Alors que plusieurs missiles ont visé une base militaire au Qatar le 28 février, les expatriés français installés à Doha racontent des heures marquées par la peur mais aussi par un rapide retour à la normale. Le gouvernement français assure qu’aucune victime française n’est à déplorer pour l’instant.


Les États-Unis et Israël ont lancé une offensive militaire coordonnée contre l’Iran ce samedi 28 février, visant des sites stratégiques à travers le pays. Lors de ces frappes, l’ayatollah Ali Khamenei, guide suprême iranien, a été tué, selon des confirmations officielles. En réponse, les autorités iraniennes ont déclenché une riposte par missiles et drones contre des positions israéliennes et des bases américaines dans la région, notamment dans le golfe Persique. C’est dans ce climat d’incertitude et de tensions militaires que certains Français à Doha ont vécu les événements de ce week-end, entre effroi et retour progressif à la normale.

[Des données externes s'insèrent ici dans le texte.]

--- config.mk ---
export PLATFORM = sky130hd
export DESIGN_NAME = sfp_pins
export DESIGN_NICKNAME = d
export VERILOG_FILES = /design/src/sfp_pkg.sv /design/src/sfp_pins.sv
export SDC_FILE = /design/constraint.sdc
export NUM_CORES = 1
export LEC_CHECK = 0
export BUFFER_PORTS_ARGS = -buffer_cell sky130_fd_sc_hd__buf_2
export CELL_PAD_IN_SITES_DETAIL_PLACEMENT = 1
export CELL_PAD_IN_SITES_GLOBAL_PLACEMENT = 2
export CORE_UTILIZATION = 35
export CTS_BUF_LIST = sky130_fd_sc_hd__clkbuf_16
export DETAILED_ROUTE_END_ITERATION = 10
export PLACE_DENSITY = 0.81
export SLEW_MARGIN = 40
export SYNTH_ARGS = -nofsm -noshare
export SYNTH_HDL_FRONTEND = slang
export SYNTH_SLANG_ARGS = --single-unit
--- constraint.sdc ---
create_clock -name clk_sys_i -period 3.95 [get_ports clk_sys_i]
set_input_delay 0.79 -clock clk_sys_i [delete_from_list [all_inputs] [get_ports clk_sys_i]]
set_output_delay 0.79 -clock clk_sys_i [all_outputs]
set_load 0.005 [all_outputs]
--- src/sfp_pkg.sv ---
// Shared constants for the serial flash pin interface block
package sfp_pkg;

  // ----------------------------------------------------------------
  // Lane width codes
  // ----------------------------------------------------------------
  localparam logic [1:0] LANES_ONE  = 2'h0;
  localparam logic [1:0] LANES_TWO  = 2'h1;
  localparam logic [1:0] LANES_FOUR = 2'h2;

  // ----------------------------------------------------------------
  // Bits moved per serial clock edge for each width
  // ----------------------------------------------------------------
  localparam logic [3:0] STEP_ONE  = 4'h1;
  localparam logic [3:0] STEP_TWO  = 4'h2;
  localparam logic [3:0] STEP_FOUR = 4'h4;
  localparam logic [3:0] BYTE_BITS = 4'h8;

  // ----------------------------------------------------------------
  // Protection bit positions and reset values
  // ----------------------------------------------------------------
  localparam int         SR_W         = 6;
  localparam int         SR_SWD_POS   = 5;
  localparam int         SR_QE_POS    = 4;
  localparam logic [5:0] SR_RESET     = 6'h00;
  localparam logic [3:0] CNT_RESET    = 4'h0;
  localparam logic [7:0] BYTE_RESET   = 8'h00;
  localparam logic [5:0] SYNC_RESET   = 6'h3F;

  // ----------------------------------------------------------------
  // Positions inside the synchronised pin vector
  // ----------------------------------------------------------------
  localparam int PIN_L0  = 0;
  localparam int PIN_L1  = 1;
  localparam int PIN_L2  = 2;
  localparam int PIN_L3  = 3;
  localparam int PIN_SCK = 4;
  localparam int PIN_SEL = 5;

endpackage

--- src/sfp_pins.sv ---
// Pin-side logic of a serial flash: select, lanes, protection, pause and pin reset
// What this block does; R4, R17 and R18 are rules for the host
// Deselected: every output pin released to high impedance.
// Serial data ignored while select is high.
// Select low wakes the device and enables transfers.
// Host gives a select falling edge after power-up before instructions.
// Deselected device sits in low-power standby until selected.
// Single lane: input sampled on rising serial clock edge.
// Single lane: output lane one changes on falling serial clock edge.
// Dual and quad: lanes bidirectional, sample rising, drive falling.
// Quad uses protect pin as lane two, pause pin as lane three.
// Disable bit set and protect low block protection bit writes.
// Disable bit clear allows protection writes whatever the protect pin.
// Quad enable set drops write protect; pin is lane two only.
// Quad enable picks lane three, else select bit picks pause or reset.
// Pause while selected freezes the sequence and releases outputs.
// Pause released resumes the frozen sequence where it stopped.
// Reset pin low holds reset with outputs released.
// Host avoids pin reset during an internal write or erase.
// Host uses clock mode zero or three; idle level differs.
// While paused, clock edges and lane values are ignored.
`timescale 1ns/10ps
`default_nettype none

module sfp_pins (
  input  wire logic       clk_sys_i,
  input  wire logic       rst_b_i,
  input  wire logic       sck_i,
  input  wire logic       sel_b_i,
  input  wire logic       data_lane_zero_i,
  output logic            data_lane_zero_o,
  output logic            data_lane_zero_oe_b_o,
  input  wire logic       data_lane_one_i,
  output logic            data_lane_one_o,
  output logic            data_lane_one_oe_b_o,
  input  wire logic       data_lane_two_i,
  output logic            data_lane_two_o,
  output logic            data_lane_two_oe_b_o,
  input  wire logic       data_lane_three_i,
  output logic            data_lane_three_o,
  output logic            data_lane_three_oe_b_o,
  input  wire logic [1:0] lane_width_i,
  input  wire logic       drive_en_i,
  input  wire logic [7:0] tx_byte_i,
  output logic            tx_take_o,
  output logic [7:0]      rx_byte_o,
  output logic            rx_valid_o,
  input  wire logic       pin_function_select_i,
  input  wire logic       sr_wr_i,
  input  wire logic [5:0] sr_wr_data_i,
  output logic            sr_wr_blocked_o,
  output logic [5:0]      status_bits_o,
  output logic            selected_o,
  output logic            standby_o,
  output logic            paused_o,
  output logic            pin_reset_o
);

  // ----------------------------------------------------------------
  // Pin synchronisers
  // ----------------------------------------------------------------
  // Every pin crosses two flops; sync1 feeds only sync2.
  logic [5:0] sync1_q;
  logic [5:0] sync2_q;
  logic [5:0] pins_raw;
  assign pins_raw = {sel_b_i, sck_i, data_lane_three_i, data_lane_two_i,
                     data_lane_one_i, data_lane_zero_i};

  always_ff @(posedge clk_sys_i or negedge rst_b_i) begin
    if (!rst_b_i) begin
      sync1_q <= sfp_pkg::SYNC_RESET;
      sync2_q <= sfp_pkg::SYNC_RESET;
    end else begin
      sync1_q <= pins_raw;
      sync2_q <= sync1_q;
    end
  end

  // ----------------------------------------------------------------
  // Pin roles and operating conditions
  // ----------------------------------------------------------------
  logic [5:0] sr_q;
  logic       armed_q;
  logic       sck_prev_q;
  logic       quad_on;
  logic       sel_low;
  logic       lane3_low;
  logic       pause_act;
  logic       reset_act;
  logic       comm_ok;
  logic       drive_ok;
  logic       sck_rise;
  logic       sck_fall;
  logic [1:0] width_eff;
  logic [3:0] step;
  assign quad_on   = sr_q[sfp_pkg::SR_QE_POS];
  assign sel_low   = ~sync2_q[sfp_pkg::PIN_SEL];
  assign lane3_low = ~sync2_q[sfp_pkg::PIN_L3];
  assign pause_act = ~quad_on & ~pin_function_select_i & lane3_low & sel_low;
  assign reset_act = ~quad_on & pin_function_select_i & lane3_low;
  // Transfers only after a seen high-to-low select since reset.
  assign comm_ok   = sel_low & armed_q & ~pause_act & ~reset_act;
  assign drive_ok  = comm_ok & drive_en_i;
  assign sck_rise  = sync2_q[sfp_pkg::PIN_SCK] & ~sck_prev_q;
  assign sck_fall  = ~sync2_q[sfp_pkg::PIN_SCK] & sck_prev_q;
  // Quad width only counts while lanes two and three are data lanes.
  assign width_eff = (lane_width_i == sfp_pkg::LANES_FOUR && !quad_on) ?
                     sfp_pkg::LANES_ONE : lane_width_i;

  always_comb begin
    case (width_eff)
      sfp_pkg::LANES_TWO:  step = sfp_pkg::STEP_TWO;
      sfp_pkg::LANES_FOUR: step = sfp_pkg::STEP_FOUR;
      default:             step = sfp_pkg::STEP_ONE;
    endcase
  end

  // ----------------------------------------------------------------
  // Select tracking and clock edge history
  // ----------------------------------------------------------------
  logic armed_d;
  logic sck_prev_d;
  always_comb begin
    armed_d    = armed_q;
    sck_prev_d = sync2_q[sfp_pkg::PIN_SCK];
    if (!sel_low) begin
      armed_d = 1'b1;
    end
  end

  always_ff @(posedge clk_sys_i or negedge rst_b_i) begin
    if (!rst_b_i) begin
      armed_q    <= 1'b0;
      // Same level as the preset sync flop, so reset shows no false clock edge
      sck_prev_q <= sfp_pkg::SYNC_RESET[sfp_pkg::PIN_SCK];
    end else begin
      armed_q    <= armed_d;
      sck_prev_q <= sck_prev_d;
    end
  end

  // ----------------------------------------------------------------
  // Receive shifter
  // ----------------------------------------------------------------
  logic [7:0] rx_sh_q;
  logic [7:0] rx_sh_d;
  logic [3:0] rx_cnt_q;
  logic [3:0] rx_cnt_d;
  logic [7:0] rx_byte_q;
  logic [7:0] rx_byte_d;
  logic       rx_valid_q;
  logic       rx_valid_d;
  logic [7:0] rx_next;
  logic [3:0] rx_sum;
  always_comb begin
    rx_sh_d    = rx_sh_q;
    rx_cnt_d   = rx_cnt_q;
    rx_byte_d  = rx_byte_q;
    rx_valid_d = 1'b0;
    rx_sum     = rx_cnt_q + step;
    case (width_eff)
      sfp_pkg::LANES_TWO:  rx_next = {rx_sh_q[5:0], sync2_q[sfp_pkg::PIN_L1],
                                      sync2_q[sfp_pkg::PIN_L0]};
      sfp_pkg::LANES_FOUR: rx_next = {rx_sh_q[3:0], sync2_q[3:0]};
      default:             rx_next = {rx_sh_q[6:0], sync2_q[sfp_pkg::PIN_L0]};
    endcase
    if (!sel_low || reset_act) begin
      rx_cnt_d = sfp_pkg::CNT_RESET;
    end else if (comm_ok && sck_rise) begin
      // Paused cycles never reach here, so the count is kept intact.
      rx_sh_d = rx_next;
      if (rx_sum == sfp_pkg::BYTE_BITS) begin
        rx_cnt_d   = sfp_pkg::CNT_RESET;
        rx_byte_d  = rx_next;
        rx_valid_d = 1'b1;
      end else begin
        rx_cnt_d = rx_sum;
      end
    end
  end

  always_ff @(posedge clk_sys_i or negedge rst_b_i) begin
    if (!rst_b_i) begin
      rx_sh_q    <= sfp_pkg::BYTE_RESET;
      rx_cnt_q   <= sfp_pkg::CNT_RESET;
      rx_byte_q  <= sfp_pkg::BYTE_RESET;
      rx_valid_q <= 1'b0;
    end else begin
      rx_sh_q    <= rx_sh_d;
      rx_cnt_q   <= rx_cnt_d;
      rx_byte_q  <= rx_byte_d;
      rx_valid_q <= rx_valid_d;
    end
  end

  // ----------------------------------------------------------------
  // Transmit shifter
  // ----------------------------------------------------------------
  logic [7:0] tx_sh_q;
  logic [7:0] tx_sh_d;
  logic [3:0] tx_cnt_q;
  logic [3:0] tx_cnt_d;
  logic [3:0] out_q;
  logic [3:0] out_d;
  logic       tx_take_q;
  logic       tx_take_d;
  logic [7:0] tx_src;
  logic [3:0] tx_sum;
  always_comb begin
    tx_sh_d   = tx_sh_q;
    tx_cnt_d  = tx_cnt_q;
    out_d     = out_q;
    tx_take_d = 1'b0;
    tx_sum    = tx_cnt_q + step;
    tx_src    = (tx_cnt_q == sfp_pkg::CNT_RESET) ? tx_byte_i : tx_sh_q;
    if (!sel_low || reset_act) begin
      tx_cnt_d = sfp_pkg::CNT_RESET;
    end else if (drive_ok && sck_fall) begin
      case (width_eff)
        sfp_pkg::LANES_TWO:  out_d[1:0] = tx_src[7:6];
        sfp_pkg::LANES_FOUR: out_d      = tx_src[7:4];
        default:             out_d[1]   = tx_src[7];
      endcase
      tx_sh_d   = tx_src << step;
      tx_take_d = (tx_cnt_q == sfp_pkg::CNT_RESET);
      tx_cnt_d  = (tx_sum == sfp_pkg::BYTE_BITS) ? sfp_pkg::CNT_RESET : tx_sum;
    end
  end

  always_ff @(posedge clk_sys_i or negedge rst_b_i) begin
    if (!rst_b_i) begin
      tx_sh_q   <= sfp_pkg::BYTE_RESET;
      tx_cnt_q  <= sfp_pkg::CNT_RESET;
      out_q     <= 4'h0;
      tx_take_q <= 1'b0;
    end else begin
      tx_sh_q   <= tx_sh_d;
      tx_cnt_q  <= tx_cnt_d;
      out_q     <= out_d;
      tx_take_q <= tx_take_d;
    end
  end

  // ----------------------------------------------------------------
  // Protection bits
  // ----------------------------------------------------------------
  logic [5:0] sr_d;
  logic       blocked_q;
  logic       blocked_d;
  logic       wr_locked;
  // Write protect only applies while lane two is not a data lane.
  assign wr_locked = sr_q[sfp_pkg::SR_SWD_POS] & ~quad_on &
                     ~sync2_q[sfp_pkg::PIN_L2];
  always_comb begin
    sr_d      = sr_q;
    blocked_d = 1'b0;
    if (sr_wr_i) begin
      if (wr_locked) begin
        blocked_d = 1'b1;
      end else begin
        sr_d = sr_wr_data_i;
      end
    end
  end

  always_ff @(posedge clk_sys_i or negedge rst_b_i) begin
    if (!rst_b_i) begin
      sr_q      <= sfp_pkg::SR_RESET;
      blocked_q <= 1'b0;
    end else begin
      sr_q      <= sr_d;
      blocked_q <= blocked_d;
    end
  end

  // ----------------------------------------------------------------
  // Pin drivers and status
  // ----------------------------------------------------------------
  assign data_lane_zero_o       = out_q[0];
  assign data_lane_one_o        = out_q[1];
  assign data_lane_two_o        = out_q[2];
  assign data_lane_three_o      = out_q[3];
  // Enables are low only while driving; deselect, pause, reset release all.
  assign data_lane_one_oe_b_o   = ~drive_ok;
  assign data_lane_zero_oe_b_o  = ~(drive_ok && width_eff != sfp_pkg::LANES_ONE);
  assign data_lane_two_oe_b_o   = ~(drive_ok && width_eff == sfp_pkg::LANES_FOUR);
  assign data_lane_three_oe_b_o = ~(drive_ok && width_eff == sfp_pkg::LANES_FOUR);
  assign tx_take_o       = tx_take_q;
  assign rx_byte_o       = rx_byte_q;
  assign rx_valid_o      = rx_valid_q;
  assign sr_wr_blocked_o = blocked_q;
  assign status_bits_o   = sr_q;
  assign selected_o      = sel_low;
  assign standby_o       = ~sel_low;
  assign paused_o        = pause_act;
  assign pin_reset_o     = reset_act;
endmodule

`default_nettype wire

# Word-level counts from Yosys, hierarchy flattened
# Cells that the tools add are included.
classes:
  addsub: 2
  n_eq_ne: 5
  shift: 1
  muxes: 19
  bitwise_logic: 27
  reduce_logical: 18
op_table:
  columns: ["op", "n"]
  rows:
  - ["4-bit 2-to-1 mux", 6]
  - ["8-bit case mux with 2 select lines", 1]
  - ["1-bit inverter", 14]
  - ["1-bit AND", 13]
  - ["3-bit AND reduction", 3]
  - ["4-bit adder", 2]
  - ["4-bit equality test, second input constant", 2]
  - ["1-bit 2-to-1 mux", 8]
  - ["8-bit 2-to-1 mux", 1]
  - ["2-bit nonzero test", 4]
  - ["8-bit by 4-bit << shifter with 8-bit output", 1]
  - ["3-bit case mux with 2 select lines", 1]
  - ["2-bit AND reduction", 3]
  - ["1-bit logical AND", 5]
  - ["2-bit equality test, second input constant", 2]
  - ["4-bit logical NOT", 1]
  - ["2-bit by 1-bit equality test with 1-bit output, second input constant", 1]
  - ["2-bit 2-to-1 mux", 1]
  - ["1-bit case mux with 2 select lines", 1]
  - ["1-bit logical NOT", 1]
  - ["1-bit logical OR", 1]
word_totals:
  ff_bits: 58
  in_bits: 27
  out_inout_bits: 29
  elab_cells: 88

# Longest topological paths before layout
# Gate-level depths: netlist (run 1).
depth:
  word_depth: 11
  ltp_mapped: 12
  depth_no_buf: 10

# Worst setup path before layout (run 1)
# OpenSTA, ideal clock, no wires.
synth_timing:
  kind: "input -> register"
  startpoint: "in lane_width_i[1]"
  endpoint: "reg rx_byte_q[0], in the netlist rx_byte_o[0]"
  setup_ns: 0.125
  arrival_ns: 3.256
  required_time_ns: 3.825
  path_slack_ns: 0.569
  stages: 11
  path_buffers: 1
  path_cell_list: "nand2b_1 -> clkbuf_1 -> nand2_1 -> clkinv_1 -> ha_1 -> inv_1 -> fa_1 -> xnor3_1 -> nor4b_4 -> nand2_2 -> mux2_4"
synth_via:
  elab_chain_cells: 8
  word_cells_on_any_way: 9
  cone_classes: "add/sub (1); eq/ne (4); mux (2); reduce/logical (2)"
synth_lines:
  columns: ["item", "line_no", "source"]
  rows:
  - ["start: declaration", "sfp_pins.sv:42", "input wire logic [1:0] lane_width_i,"]
  - ["2-bit equality test", "sfp_pins.sv:107", "assign width_eff = (lane_width_i == sfp_pkg::LANES_FOUR && !quad_on) ?"]
  - ["1-bit logical AND", "sfp_pins.sv:107", null]
  - ["2-bit 2-to-1 mux (*)", "sfp_pins.sv:107", null]
  - ["2-bit equality test / 2-bit by 1-bit equality test with 1-bit output (equally long branches)", "sfp_pins.sv:111", "case (width_eff)"]
  - ["3-bit case mux with 2 select lines (*)", "sfp_pins.sv:111", null]
  - ["4-bit adder (*)", "sfp_pins.sv:160", "rx_sum = rx_cnt_q + step;"]
  - ["4-bit equality test (*)", "sfp_pins.sv:172", "if (rx_sum == sfp_pkg::BYTE_BITS) begin"]
  - ["3-bit AND reduction (no line) (*)", null, null]
  - ["end signal: assignment", "sfp_pins.sv:186", "rx_byte_q <= sfp_pkg::BYTE_RESET;"]
  - ["end signal: assignment", "sfp_pins.sv:191", "rx_byte_q <= rx_byte_d;"]
  - ["end: declaration", "sfp_pins.sv:149", "logic [7:0] rx_byte_q;"]
# Mark *: on every way between the ends. The rest lies on a longest branch, timed or not.
# A chain may end at the register's enable or synchronous reset.

# Final worst setup path (run 1)
layout_timing:
  startpoint: "in lane_width_i[1]"
  endpoint: "reg rx_byte_q[4], in the netlist rx_byte_o[4]"
layout_via:
  elab_chain_cells: 8
  word_cells_on_any_way: 10
  cone_classes: "add/sub (1); eq/ne (4); mux (3); reduce/logical (2)"
layout_lines:
  columns: ["item", "line_no"]
  rows:
  - ["2-bit equality test", "sfp_pins.sv:107"]
  - ["1-bit logical AND", "sfp_pins.sv:107"]
  - ["2-bit 2-to-1 mux (*)", "sfp_pins.sv:107"]
  - ["2-bit equality test / 2-bit by 1-bit equality test with 1-bit output (equally long branches)", "sfp_pins.sv:111, sfp_pins.sv:161"]
  - ["3-bit case mux with 2 select lines", "sfp_pins.sv:111"]
  - ["4-bit adder", "sfp_pins.sv:160"]
  - ["4-bit equality test", "sfp_pins.sv:172"]
  - ["3-bit AND reduction (no line)", null]
# Marked as above.

==> summary.md, run 1 <==
| Metric | Value |
|---|---|
| Slowest cell on crit path | `fa_1` |
| IO Port Bufs | `55` |
| Layout fillers | `847` |
| DR vias | `between 1500 and 2000` |
| Commonest non-fill, non-tap cells in the layout | `buf_2, dfrtp_1, nand2_1` |
| H-tree depth | `3` |
| First-pass GRT wire length | `10.0 mm` |
| Pins Over Slew Limit | `0` |
| PnR worst setup slack | `roughly 730 ps` |
| Post-synth EDFFs | `0` |
| # IOs | `56` |
| Startpoint Class | `input port` |
| Worst path top cell family by delay | `simple AND/OR/NAND/NOR gates` |
| Clock Path Buffers | `2` |
| Max cap viols | `0` |
| Power per cell area | `between 500 and 600 nW/um2` |
| Area of the core | `7290 um2` |
| Clock Sinks | `just under 60` |
| CTS tree | `done` |
| Clock skew | `approximately 5.5 ps` |
| Setup TNS | `0 ps` |
| CP max stage delay | `410 ps` |
| Starting Density | `36.5%` |
| Worst setup path start | `lane_width_i[1]` |
| DRT Wirelength | `approximately 6.2 mm` |
| Ratio of cells with drive above 1 in the final layout | `a little over a third` |
| Power Total | `roughly 0.0018 W` |
| Rel. slew slack | `47.3%` |
| Mapped cell area | `2660 um2` |
| Top cell type by total area after synthesis | `dfrtp_1` |
| Syn_nets | `approximately 270` |
| Largest net degree at the start of global routing | `between 40 and 50` |
| WL/cell | `15.4 um` |
| Worst r2r src | `status_bits_o[4]$_DFFE_PN0P_` |
| Final setup vio count | `0` |
| Die Wd | `roughly 90 um` |
| Vias in the first global route | `2039` |
| # rows | `31` |
| CP max FO | `15` |
| Hold_sp | `sync1_q[5]$_DFF_PN1_` |
| Worst path cell trace | `buf_2, nand2b_1, nand2_1, clkinv_1, ha_1, inv_1, fa_1, xnor3_1, nor4b_4, buf_4, a21oi_1, a41oi_1` |
| DRT iter0 DRCs | `89` |
| Initial DRT Pass Iterations | `4` |
| Root Driver | `clkbuf_16` |
| Hold Path Class | `reg2reg` |
| Yosys cell types | `between 40 and 50` |
| Antenna violations before repair | `0` |
| Final instance area | `between 3000 and 4000 um2` |
| Worst path bufs/invs | `4` |
| Final hold viol count | `0` |
| Actual slew at the worst max-slew pin | `between 700 and 800 ps` |
| DP Area | `a little over 3000 um2` |
| Worst EP required | `about 4200 ps` |
| Later-pin clock latency in the skew report | `~320 ps` |
| Die area | `about 8000 um2` |
| Most common cell after layout, fill and taps aside | `buf_2` |
| Share of synthesized registers carrying an async set or reset | `between 90% and 100%` |
| Syn_area_per_cell | `roughly 11 um2` |
| Final critical-path share of the clock period | `between 80% and 90%` |
| Detailed Place HPWL | `4.40 mm` |
| # DRC | `0` |
| Status | `completed` |
| Seq/Total Area, Yosys | `between 50 and 60%` |
| Final nets | `between 300 and 400` |
| Syn Inst Count | `around 230` |
| Fin crit period | `3220 ps` |
| Post-synth top area share | `between 40% and 50%` |
| CTS buffer count | `9` |
| #FFs+latches synth | `58` |
| CP arrival | `approximately 3400 ps` |
| Warnings from Yosys | `0` |
| Fmax | `0.311 GHz` |
| Critical Path Sink Type | `register` |
| Area contributors post-synth | `dfrtp_1, dfstp_2, nand2_1` |
| Post-CTS Setup Bufs | `0` |
| Hold Buf Count CTS | `0` |
| Clock slew at reported path FFs | `about 50 ps` |
| Routed Antenna Nets | `0` |
| Most used DFF post-synth | `dfrtp_1` |
| Final GP Congestion | `just under 0.8` |
| Worst Path Class, Setup | `in2reg` |
| Overall Global Routing Usage | `between 10% and 20%` |
| VDD IR max | `between 0.0002 and 0.00025 V` |
| P_leak | `between 1.5 and 2 nW` |
| N_diodes | `0` |
| RSZ-0062 raised after global routing | `false` |
| Worst slack at placement | `about 420 ps` |
| Area grow syn2layout | `26.5%` |
| Die Span Y | `89.2 um` |
| CTS resizes | `0` |
| Avg Vias per Cell | `4.95` |
| Gr ovfl total | `0` |
## worst paths after layout
check                      cells after the start  slack (ps)                       end
setup / recovery                              12         730  rx_byte_o[4]$_DFFE_PN0P_
max in group asynchronous                      2        2790      sync1_q[5]$_DFF_PN1_
hold reg to reg                                0         350      sync2_q[5]$_DFF_PN1_
min in group asynchronous                      1         450      out_q[3]$_DFFE_PN0P_
setup reg to reg                              11        1070  rx_byte_o[4]$_DFFE_PN0P_
hold / removal                                 0         350      sync2_q[5]$_DFF_PN1_
## power breakdown
group / leakage [nW] / switching, W / internal, W
combinational: 0.808 / 0.000125 / 0.000104
sequential: 0.710 / 0.0000506 / 0.000670
clock: 0.154 / 0.000258 / 0.000544
total: 1.67 / 0.000434 / 0.00132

« Ça arrivait par vagues et ça paraissait sans fin »
« C’était un peu effrayant. On s’attendait à un ou deux missiles, mais on en a reçu 65 ainsi que dix drones. Ça arrivait par vagues et ça paraissait sans fin », témoigne Julie ( le prénom a été modifié) , Française installée à Doha. Les explosions, « bruyantes », faisaient parfois « trembler la maison ». Malgré tout, la vie quotidienne se poursuivait : « Les magasins étaient ouverts, on pouvait se faire livrer, on restait chez soi mais la vie continuait. »
Si l’angoisse était bien présente, les habitants savaient ne pas être directement visés. « On savait que seule la base était la cible. C’était angoissant mais ça allait malgré tout. » La situation devient plus concrète lorsqu’elle doit sortir en pleine nuit pour conduire sa fille d’un an et demi aux urgences : « J’étais surprise de voir du monde sur la route alors qu’on voyait plein de missiles dans le ciel. »
Situation régionale - Point de situation à 19h45 pic.twitter.com/uoEv4BwpRS
— France au Qatar (@FranceauQatar) March 1, 2026
Un retour au calme grâce aux interceptions
Le lendemain, le climat s’apaise rapidement. Les autorités qatariennes annoncent que 64 des 65 missiles ont été interceptés grâce au système de défense Patriot. « Le fait d’être bien informés a vraiment rendu la situation sereine », explique-t-elle. Dans l’après-midi, les interceptions ont lieu au-dessus de la mer, bien plus loin des zones habitées : « Chez nous, on n’entendait même plus les détonations. Ça semble presque fictif maintenant. »
Du côté des autorités françaises, le ministre des Affaires étrangères Jean-Noël Barrot se veut rassurant. « Aucune victime française à ce stade », a-t-il déclaré, rappelant que près de « 400 000 ressortissants français se trouvent dans la zone ». Un message destiné à apaiser les inquiétudes des familles, alors que la situation semble désormais stabilisée au Qatar.